Customers now have access to their total knowledge base from a single point of entry. They can see all the white papers that are being developed, what the company's calendar looks like, project status and the availability of resources, and which consultants are available. This broad view was impossible, pre-portal. Customers could only see one resource at a time, such as the knowledge base, company calendar, consultant schedules, and so on, but only individually.

Perficient's experience makes it easier to sell portals to its customers because they use the technology and know it well. "It's a two-way street. We're doing things at clients that we're applying to our internal portal and vice-versa," says Sweet. "So we're actively engaged with clients and taking back those best practices to our internal portal and then back again to clients."

Since the company is gradually rolling out what it learned in developing its own portal to its customers, it's seeing ROI in two areas: With the internal community through cost reductions, and with its customers through improved service. "It's all about revenue enhancement," Sweet says. "Because we're more effectively delivering content, we can now effectively cross-sell and up-sell those customers."

Perficient plans to continue to add more features to assist clients throughout the process of selling and implementing services. One planned upgrade will make circulating a proposal to a client much easier by allowing clients to see a proposal online and work with the company during the beginning phases. And the company plans to add a feedback mechanism for clients, allowing them to comment after milestones in the project are delivered.

Details: Perficient Inc.

Team Leader: Joe Klewicki, managing director of the portal

Location: Austin, Texas

Web Site: www.perficient.com

Goal: Provide a world-class infrastructure to support a virtual consultant/employee portal.

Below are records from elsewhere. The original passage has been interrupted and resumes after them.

`config.mk`:
```
export PLATFORM = sky130hd
export DESIGN_NAME = l2c_splitter
export DESIGN_NICKNAME = d
export VERILOG_FILES = /design/src/verilog/l2c_pkg.sv /design/src/verilog/l2c_splitter.sv
export SDC_FILE = /design/constraint.sdc
export NUM_CORES = 1
export LEC_CHECK = 0
export ABC_AREA = 1
export BUFFER_PORTS_ARGS = -buffer_cell sky130_fd_sc_hd__buf_4
export CELL_PAD_IN_SITES_DETAIL_PLACEMENT = 1
export CELL_PAD_IN_SITES_GLOBAL_PLACEMENT = 1
export CORE_MARGIN = 2
export CORE_UTILIZATION = 15
export DETAILED_ROUTE_END_ITERATION = 12
export PLACE_DENSITY_LB_ADDON = 0.1
export REMOVE_ABC_BUFFERS = 1
export SETUP_SLACK_MARGIN = 0.5
export SYNTH_ARGS = -nofsm -noshare
export SYNTH_HDL_FRONTEND = slang
export SYNTH_SLANG_ARGS = --single-unit
```
`constraint.sdc`:
```
create_clock -name vclk -period 1.4
set_clock_uncertainty 0.15 [all_clocks]
set_input_delay 0 -clock vclk [all_inputs]
set_output_delay 0 -clock vclk [all_outputs]
set_load 0.02 [all_outputs]
```
`src/verilog/l2c_pkg.sv`:
```
`default_nettype none

package l2c_pkg;

   // ====================
   // Widths
   // ====================
   localparam int PADDR_W  = 32;
   localparam int DATA_W   = 32;
   localparam int STRB_W   = DATA_W / 8;
   localparam int NUM_TGT  = 5;
   localparam int PAGE_LSB = 12;

   typedef enum logic {
      CMD_RD = 1'b0,
      CMD_WR = 1'b1
   } mem_cmd_t;

   // Index into the target vector
   typedef enum logic [2:0] {
      RGN_BOOTROM = 3'd0,
      RGN_SERIAL  = 3'd1,
      RGN_KERNEL  = 3'd2,
      RGN_INITRD  = 3'd3,
      RGN_L2      = 3'd4
   } region_t;

   // ====================
   // Address map
   // ====================
   // Single 4 KiB pages
   localparam logic [PADDR_W-1:0] BOOTROM_BASE = 32'h0000_1000;
   localparam logic [PADDR_W-1:0] SERIAL_BASE  = 32'h5400_0000;
   // Half-open ranges
   localparam logic [PADDR_W-1:0] KERNEL_LO    = 32'h8020_0000;
   localparam logic [PADDR_W-1:0] KERNEL_HI    = 32'h8220_0000;
   localparam logic [PADDR_W-1:0] INITRD_LO    = 32'hffc8_4a00;
   localparam logic [PADDR_W-1:0] INITRD_HI    = 32'hffff_f000;

   typedef struct packed {
      mem_cmd_t            cmd;
      logic [PADDR_W-1:0]  addr;
      logic [DATA_W-1:0]   data;
      logic [STRB_W-1:0]   byte_en;
   } req_payload_t;

   typedef struct packed {
      logic [DATA_W-1:0]   data;
   } resp_payload_t;

endpackage

`default_nettype wire
```
`src/verilog/l2c_splitter.sv`:
```
`timescale 1ns/1ns
`default_nettype none

module l2c_splitter (
   input  logic                           i_req_valid,
   input  l2c_pkg::req_payload_t          i_req_payload,
   output logic [l2c_pkg::NUM_TGT-1:0]    o_tgt_req_valid,
   input  logic [l2c_pkg::NUM_TGT-1:0]    i_tgt_req_ready,
   output logic                           o_req_ready
);

   import l2c_pkg::*;

   logic [PADDR_W-1:0]  w_addr;
   logic                w_is_bootrom;
   logic                w_is_serial;
   logic                w_is_kernel;
   logic                w_is_initrd;
   region_t             w_region;
   logic [NUM_TGT-1:0]  w_sel;

   assign w_addr = i_req_payload.addr;

   // ====================
   // Address decode
   // ====================
   assign w_is_bootrom = w_addr[PADDR_W-1:PAGE_LSB] == BOOTROM_BASE[PADDR_W-1:PAGE_LSB];
   assign w_is_serial  = w_addr[PADDR_W-1:PAGE_LSB] == SERIAL_BASE[PADDR_W-1:PAGE_LSB];
   assign w_is_kernel  = (w_addr >= KERNEL_LO) && (w_addr < KERNEL_HI);
   assign w_is_initrd  = (w_addr >= INITRD_LO) && (w_addr < INITRD_HI);

   // Ranges are disjoint so order only fixes the fallback
   always_comb begin
      if (w_is_bootrom) begin
         w_region = RGN_BOOTROM;
      end else if (w_is_serial) begin
         w_region = RGN_SERIAL;
      end else if (w_is_kernel) begin
         w_region = RGN_KERNEL;
      end else if (w_is_initrd) begin
         w_region = RGN_INITRD;
      end else begin
         w_region = RGN_L2;
      end
   end

   assign w_sel = NUM_TGT'(1) << w_region;

   // ====================
   // Steering
   // ====================
   assign o_tgt_req_valid = w_sel & {NUM_TGT{i_req_valid}};

   // Ready of the decoded target, independent of valid
   assign o_req_ready = |(w_sel & i_tgt_req_ready);

   // Decoded ranges must not overlap
   always_comb begin
      assert ($onehot0({w_is_initrd, w_is_kernel, w_is_serial, w_is_bootrom}))
         else $error("l2c_splitter: address %h matches more than one region", w_addr);
   end

endmodule

`default_nettype wire

```
### src/verilog/l2c_pkg.sv
`default_nettype none

package l2c_pkg;

   // ====================
   // Widths
   // ====================
   localparam int PADDR_W  = 32;
   localparam int DATA_W   = 32;
   localparam int STRB_W   = DATA_W / 8;
   localparam int NUM_TGT  = 5;
   localparam int PAGE_LSB = 12;

   typedef enum logic {
      CMD_RD = 1'b0,
      CMD_WR = 1'b1
   } mem_cmd_t;

   // Index into the target vector
   typedef enum logic [2:0] {
      RGN_BOOTROM = 3'd0,
      RGN_SERIAL  = 3'd1,
      RGN_KERNEL  = 3'd2,
      RGN_INITRD  = 3'd3,
      RGN_L2      = 3'd4
   } region_t;

   // ====================
   // Address map
   // ====================
   // Single 4 KiB pages
   localparam logic [PADDR_W-1:0] BOOTROM_BASE = 32'h0000_1000;
   localparam logic [PADDR_W-1:0] SERIAL_BASE  = 32'h5400_0000;
   // Half-open ranges
   localparam logic [PADDR_W-1:0] KERNEL_LO    = 32'h8020_0000;
   localparam logic [PADDR_W-1:0] KERNEL_HI    = 32'h8220_0000;
   localparam logic [PADDR_W-1:0] INITRD_LO    = 32'hffc8_4a00;
   localparam logic [PADDR_W-1:0] INITRD_HI    = 32'hffff_f000;

   typedef struct packed {
      mem_cmd_t            cmd;
      logic [PADDR_W-1:0]  addr;
      logic [DATA_W-1:0]   data;
      logic [STRB_W-1:0]   byte_en;
   } req_payload_t;

   typedef struct packed {
      logic [DATA_W-1:0]   data;
   } resp_payload_t;

endpackage

`default_nettype wire
### src/verilog/l2c_resp_arbiter.sv
`timescale 1ns/1ns
`default_nettype none

module l2c_resp_arbiter #(
   parameter int TAG_W = 4
) (
   input  logic                           i_clk,
   input  logic                           i_reset,

   input  logic [l2c_pkg::NUM_TGT-1:0]    i_resp_valid,
   input  l2c_pkg::resp_payload_t         i_resp_payload [l2c_pkg::NUM_TGT],
   input  logic [TAG_W-1:0]               i_resp_tag [l2c_pkg::NUM_TGT],
   output logic [l2c_pkg::NUM_TGT-1:0]    o_resp_ready,

   output logic                           o_resp_valid,
   output l2c_pkg::resp_payload_t         o_resp_payload,
   output logic [TAG_W-1:0]               o_resp_tag,
   input  logic                           i_resp_ready
);

   import l2c_pkg::*;

   localparam int SEL_W = $clog2(NUM_TGT);

   logic [SEL_W-1:0]    r_ptr;
   logic                r_lock;
   logic [SEL_W-1:0]    r_lock_idx;

   logic                w_found;
   logic [SEL_W-1:0]    w_sel;
   logic [NUM_TGT-1:0]  w_grant;
   logic                w_xfer;

   // ====================
   // Grant selection
   // ====================
   // Search starts at the pointer, a held grant overrides it
   always_comb begin
      int idx;
      w_found = 1'b0;
      w_sel   = r_ptr;
      for (int k = 0; k < NUM_TGT; k++) begin
         idx = (int'(r_ptr) + k) % NUM_TGT;
         if (!w_found && i_resp_valid[idx]) begin
            w_found = 1'b1;
            w_sel   = SEL_W'(idx);
         end
      end
      if (r_lock) begin
         w_found = i_resp_valid[r_lock_idx];
         w_sel   = r_lock_idx;
      end
   end

   assign w_grant = w_found ? (NUM_TGT'(1) << w_sel) : '0;
   assign w_xfer  = w_found && i_resp_ready;

   assign o_resp_valid   = w_found;
   assign o_resp_payload = i_resp_payload[w_sel];
   assign o_resp_tag     = i_resp_tag[w_sel];
   assign o_resp_ready   = w_grant & {NUM_TGT{i_resp_ready}};

   // Pointer moves past the served target
   always_ff @(posedge i_clk) begin
      if (i_reset) begin
         r_ptr      <= '0;
         r_lock     <= 1'b0;
         r_lock_idx <= '0;
      end else if (w_xfer) begin
         r_ptr  <= (w_sel == SEL_W'(NUM_TGT - 1)) ? '0 : w_sel + 1'b1;
         r_lock <= 1'b0;
      end else if (w_found) begin
         r_lock     <= 1'b1;
         r_lock_idx <= w_sel;
      end
   end

   assert property (@(posedge i_clk) disable iff (i_reset)
      o_resp_valid |-> $onehot(w_grant))
      else $error("l2c_resp_arbiter: grant not one-hot");

   // Stalled output keeps the same target
   assert property (@(posedge i_clk) disable iff (i_reset)
      o_resp_valid && !i_resp_ready |=> o_resp_valid && (w_grant == $past(w_grant)))
      else $error("l2c_resp_arbiter: grant moved while stalled");

endmodule

`default_nettype wire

Scope: Replace an existing department-level portal with an enterprise-class portal using Web services, running on Windows 2000.

Equipment/Platform: 2 Compaq Proliant servers running Windows 2000 and IBM DB2.

Solution:

  • Build a portal integrated with the e-mail system and QuickArrow reporting system.

  • Extended the reach of the portal across two companies that Perficient recently acquired.

  • Extend the portal to preferred client base and partners, to see in real-time the availability of consultants.

Products: IBM's WebSphere and WebSphere Portal Server

Costs: Minimal, because the company used existing hardware. The only purchases were for the IBM WebSphere and WebSphere Portal Server software packages.

Results:

  • A single view for consultants of all corporate information, including access to e-mail and time entry.

  • Benefit to clients of seeing their knowledge base, progress on projects, project plans and any prototype under development.

  • A 30 percent savings on travel costs and a 15 percent savings overall on the portal's administration costs.

  • The ability to develop white papers in a collaborative fashion improved quickly. Presentations could be put together online.

Lessons Learned:

  • Having a fully-integrated enterprise portal is key as opposed to department-wide, siloed information where data isn't fully integrated.

  • Having the full integration of all business processes like e-mail and time entry can result in a solid ROI on a portal investment.

Milestones: Began work in December, spent six man-weeks on development. The initial implementation began in January 2002.